◆ WORK REQUEST ◆
Scan the data below and copy each line where "between" occurs.

◆ AVAILABLE RECORDS ◆
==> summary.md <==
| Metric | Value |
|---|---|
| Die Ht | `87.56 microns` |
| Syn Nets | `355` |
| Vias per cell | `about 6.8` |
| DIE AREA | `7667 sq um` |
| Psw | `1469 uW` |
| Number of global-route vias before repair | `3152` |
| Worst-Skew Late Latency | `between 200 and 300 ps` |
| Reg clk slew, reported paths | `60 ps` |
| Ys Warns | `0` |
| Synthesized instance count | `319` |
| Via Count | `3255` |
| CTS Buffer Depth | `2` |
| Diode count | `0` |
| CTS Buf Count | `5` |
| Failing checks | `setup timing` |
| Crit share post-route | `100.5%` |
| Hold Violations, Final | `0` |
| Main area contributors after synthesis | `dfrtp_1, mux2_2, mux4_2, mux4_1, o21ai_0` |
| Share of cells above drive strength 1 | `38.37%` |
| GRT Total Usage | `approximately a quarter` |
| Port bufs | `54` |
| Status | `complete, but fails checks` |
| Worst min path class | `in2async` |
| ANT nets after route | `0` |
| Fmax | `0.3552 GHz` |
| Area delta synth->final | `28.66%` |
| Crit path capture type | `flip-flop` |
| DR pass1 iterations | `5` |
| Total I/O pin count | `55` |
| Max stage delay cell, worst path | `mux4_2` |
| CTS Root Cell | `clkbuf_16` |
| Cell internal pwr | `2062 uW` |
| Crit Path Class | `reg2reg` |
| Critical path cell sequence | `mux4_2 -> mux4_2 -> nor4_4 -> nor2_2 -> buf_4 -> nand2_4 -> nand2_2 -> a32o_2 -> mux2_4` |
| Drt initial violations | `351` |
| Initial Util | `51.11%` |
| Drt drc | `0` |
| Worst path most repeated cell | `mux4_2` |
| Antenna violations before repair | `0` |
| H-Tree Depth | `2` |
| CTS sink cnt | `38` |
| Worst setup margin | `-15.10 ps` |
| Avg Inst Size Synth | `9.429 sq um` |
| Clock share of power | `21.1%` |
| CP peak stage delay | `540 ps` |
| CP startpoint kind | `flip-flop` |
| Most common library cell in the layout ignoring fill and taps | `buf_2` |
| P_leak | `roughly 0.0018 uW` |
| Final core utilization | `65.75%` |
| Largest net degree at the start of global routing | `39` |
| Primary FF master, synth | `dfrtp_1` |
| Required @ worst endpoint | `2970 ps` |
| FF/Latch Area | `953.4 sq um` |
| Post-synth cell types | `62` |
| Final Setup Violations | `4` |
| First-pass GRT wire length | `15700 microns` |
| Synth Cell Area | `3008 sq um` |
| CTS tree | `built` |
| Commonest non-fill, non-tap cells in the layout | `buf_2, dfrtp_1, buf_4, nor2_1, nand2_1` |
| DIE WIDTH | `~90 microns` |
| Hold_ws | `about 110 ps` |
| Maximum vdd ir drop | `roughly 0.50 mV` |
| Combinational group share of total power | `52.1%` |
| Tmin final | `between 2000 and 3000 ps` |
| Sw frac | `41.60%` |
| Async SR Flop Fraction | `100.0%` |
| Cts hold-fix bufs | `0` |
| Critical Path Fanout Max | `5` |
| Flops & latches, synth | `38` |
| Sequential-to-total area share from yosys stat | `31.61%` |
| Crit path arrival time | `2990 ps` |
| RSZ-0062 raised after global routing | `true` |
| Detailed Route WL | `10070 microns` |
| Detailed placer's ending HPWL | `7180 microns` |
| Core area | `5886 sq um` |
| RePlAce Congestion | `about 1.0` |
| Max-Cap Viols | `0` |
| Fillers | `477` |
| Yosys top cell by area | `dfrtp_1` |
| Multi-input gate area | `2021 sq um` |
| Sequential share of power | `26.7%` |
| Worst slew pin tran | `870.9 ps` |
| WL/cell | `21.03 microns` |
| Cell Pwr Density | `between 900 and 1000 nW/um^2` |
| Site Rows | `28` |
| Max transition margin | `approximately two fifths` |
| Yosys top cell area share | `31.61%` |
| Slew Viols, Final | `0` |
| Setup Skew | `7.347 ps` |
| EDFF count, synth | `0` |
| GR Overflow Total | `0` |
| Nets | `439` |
===== config.mk =====
export PLATFORM = sky130hd
export DESIGN_NAME = ram_4096_master
export DESIGN_NICKNAME = d
export VERILOG_FILES = /design/src/rtl/ram_4096_master.sv
export SDC_FILE = /design/constraint.sdc
export NUM_CORES = 1
export LEC_CHECK = 0
export BUFFER_PORTS_ARGS = -buffer_cell sky130_fd_sc_hd__buf_2
export CAP_MARGIN = 20
export CORE_MARGIN = 1
export CORE_UTILIZATION = 30
export CTS_CLUSTER_SIZE = 10
export DETAILED_ROUTE_END_ITERATION = 10
export MAX_ROUTING_LAYER = met4
export PLACE_DENSITY_LB_ADDON = 0.05
export SYNTH_ARGS = -nofsm -noshare
export SYNTH_HDL_FRONTEND = slang
export SYNTH_SLANG_ARGS = --single-unit

===== constraint.sdc =====
create_clock -name clk -period 3.6 [get_ports clk]
set_input_delay 0.18 -clock clk [delete_from_list [all_inputs] [get_ports clk]]
set_output_delay 0.18 -clock clk [all_outputs]
set_load 0.03 [all_outputs]

===== src/rtl/ram_4096_master.sv =====
// ram_4096_master: burst command controller for the 4096x64 RAM with a credit-limited response FIFO.
// Optional statistics counters are enabled with `define RAM_MASTER_STATS_EN.
module ram_4096_master #(
  parameter int RAM_WIDTH = 64,
  parameter int ADDR_SIZE = 12,
  parameter int LEN_W = 8,
  parameter int RD_LAT = 1,
  parameter int RSP_DEPTH = 4
) (
  input  logic                 clk,
  input  logic                 rst,
  input  logic                 cmd_valid,
  output logic                 cmd_ready,
  input  logic                 cmd_write,
  input  logic [ADDR_SIZE-1:0] cmd_addr,
  input  logic [LEN_W-1:0]     cmd_len,
  input  logic                 wdat_valid,
  output logic                 wdat_ready,
  input  logic [RAM_WIDTH-1:0] wdat,
  output logic                 rsp_valid,
  input  logic                 rsp_ready,
  output logic [RAM_WIDTH-1:0] rsp_data,
  output logic                 rsp_last,
  output logic                 busy,
  output logic [RAM_WIDTH-1:0] ram_data_in,
  output logic [ADDR_SIZE-1:0] ram_rd_address,
  output logic [ADDR_SIZE-1:0] ram_wr_address,
  output logic                 ram_read,
  output logic                 ram_write,
`ifdef RAM_MASTER_STATS_EN
  output logic [31:0]          stat_wr_cnt,
  output logic [31:0]          stat_rd_cnt,
`endif
  input  logic [RAM_WIDTH-1:0] ram_data_out
);
  localparam int PW = $clog2(RSP_DEPTH);
  localparam int CW = $clog2(RSP_DEPTH + 1);
  typedef enum logic [1:0] {IDLE, WR, RD} state_t;
  state_t state;
  logic [ADDR_SIZE-1:0] addr;
  logic [LEN_W-1:0] cnt;
  logic rd_last;
  logic [RD_LAT-1:0] pipe_v, pipe_l;
  logic [RAM_WIDTH-1:0] fifo_d [RSP_DEPTH];
  logic fifo_l [RSP_DEPTH];
  logic [PW-1:0] wp, rp;
  logic [CW-1:0] count;
  logic [7:0] inflight;
  logic wr_hs, issue, push, pop;
  assign cmd_ready = state == IDLE && !rst;
  assign wdat_ready = state == WR;
  assign wr_hs = wdat_ready && wdat_valid;
  assign rsp_valid = count != '0;
  assign rsp_data = rsp_valid ? fifo_d[rp] : '0;
  assign rsp_last = rsp_valid && fifo_l[rp];
  assign push = pipe_v[RD_LAT-1];
  assign pop = rsp_valid && rsp_ready;
  assign busy = state != IDLE || inflight != '0 || rsp_valid;
  // ram_read counts as in flight until it enters the latency pipe
  always_comb begin
    inflight = 8'(ram_read);
    for (int i = 0; i < RD_LAT; i++) inflight = inflight + 8'(pipe_v[i]);
  end
  assign issue = state == RD && (8'(count) + inflight < 8'(RSP_DEPTH));
  always_ff @(posedge clk) begin
    if (rst) begin
      state <= IDLE;
      addr <= '0;
      cnt <= '0;
      ram_data_in <= '0;
      ram_rd_address <= '0;
      ram_wr_address <= '0;
      ram_read <= 1'b0;
      ram_write <= 1'b0;
      rd_last <= 1'b0;
      pipe_v <= '0;
      pipe_l <= '0;
      wp <= '0;
      rp <= '0;
      count <= '0;
    end else begin
      ram_write <= wr_hs;
      ram_read <= issue;
      rd_last <= issue && cnt == '0;
      if (wr_hs) begin
        ram_wr_address <= addr;
        ram_data_in <= wdat;
      end
      if (issue) ram_rd_address <= addr;
      pipe_v <= (pipe_v << 1) | RD_LAT'(ram_read);
      pipe_l <= (pipe_l << 1) | RD_LAT'(ram_read && rd_last);
      if (state == IDLE && cmd_valid) begin
        addr <= cmd_addr;
        cnt <= cmd_len;
        state <= cmd_write ? WR : RD;
      end else if (wr_hs || issue) begin
        addr <= addr + 1'b1;
        cnt <= cnt - 1'b1;
        if (cnt == '0) state <= IDLE;
      end
      if (push) begin
        fifo_d[wp] <= ram_data_out;
        fifo_l[wp] <= pipe_l[RD_LAT-1];
        wp <= wp == PW'(RSP_DEPTH - 1) ? '0 : wp + 1'b1;
      end
      if (pop) rp <= rp == PW'(RSP_DEPTH - 1) ? '0 : rp + 1'b1;
      count <= count + CW'(push) - CW'(pop);
    end
  end
`ifdef RAM_MASTER_STATS_EN
  always_ff @(posedge clk) begin
    if (rst) begin
      stat_wr_cnt <= '0;
      stat_rd_cnt <= '0;
    end else begin
      stat_wr_cnt <= stat_wr_cnt + 32'(ram_write);
      stat_rd_cnt <= stat_rd_cnt + 32'(pop);
    end
  end
`endif
endmodule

◆ OUTPUT OF THE EXERCISE ◆
| Worst-Skew Late Latency | `between 200 and 300 ps` |
| Tmin final | `between 2000 and 3000 ps` |
| Cell Pwr Density | `between 900 and 1000 nW/um^2` |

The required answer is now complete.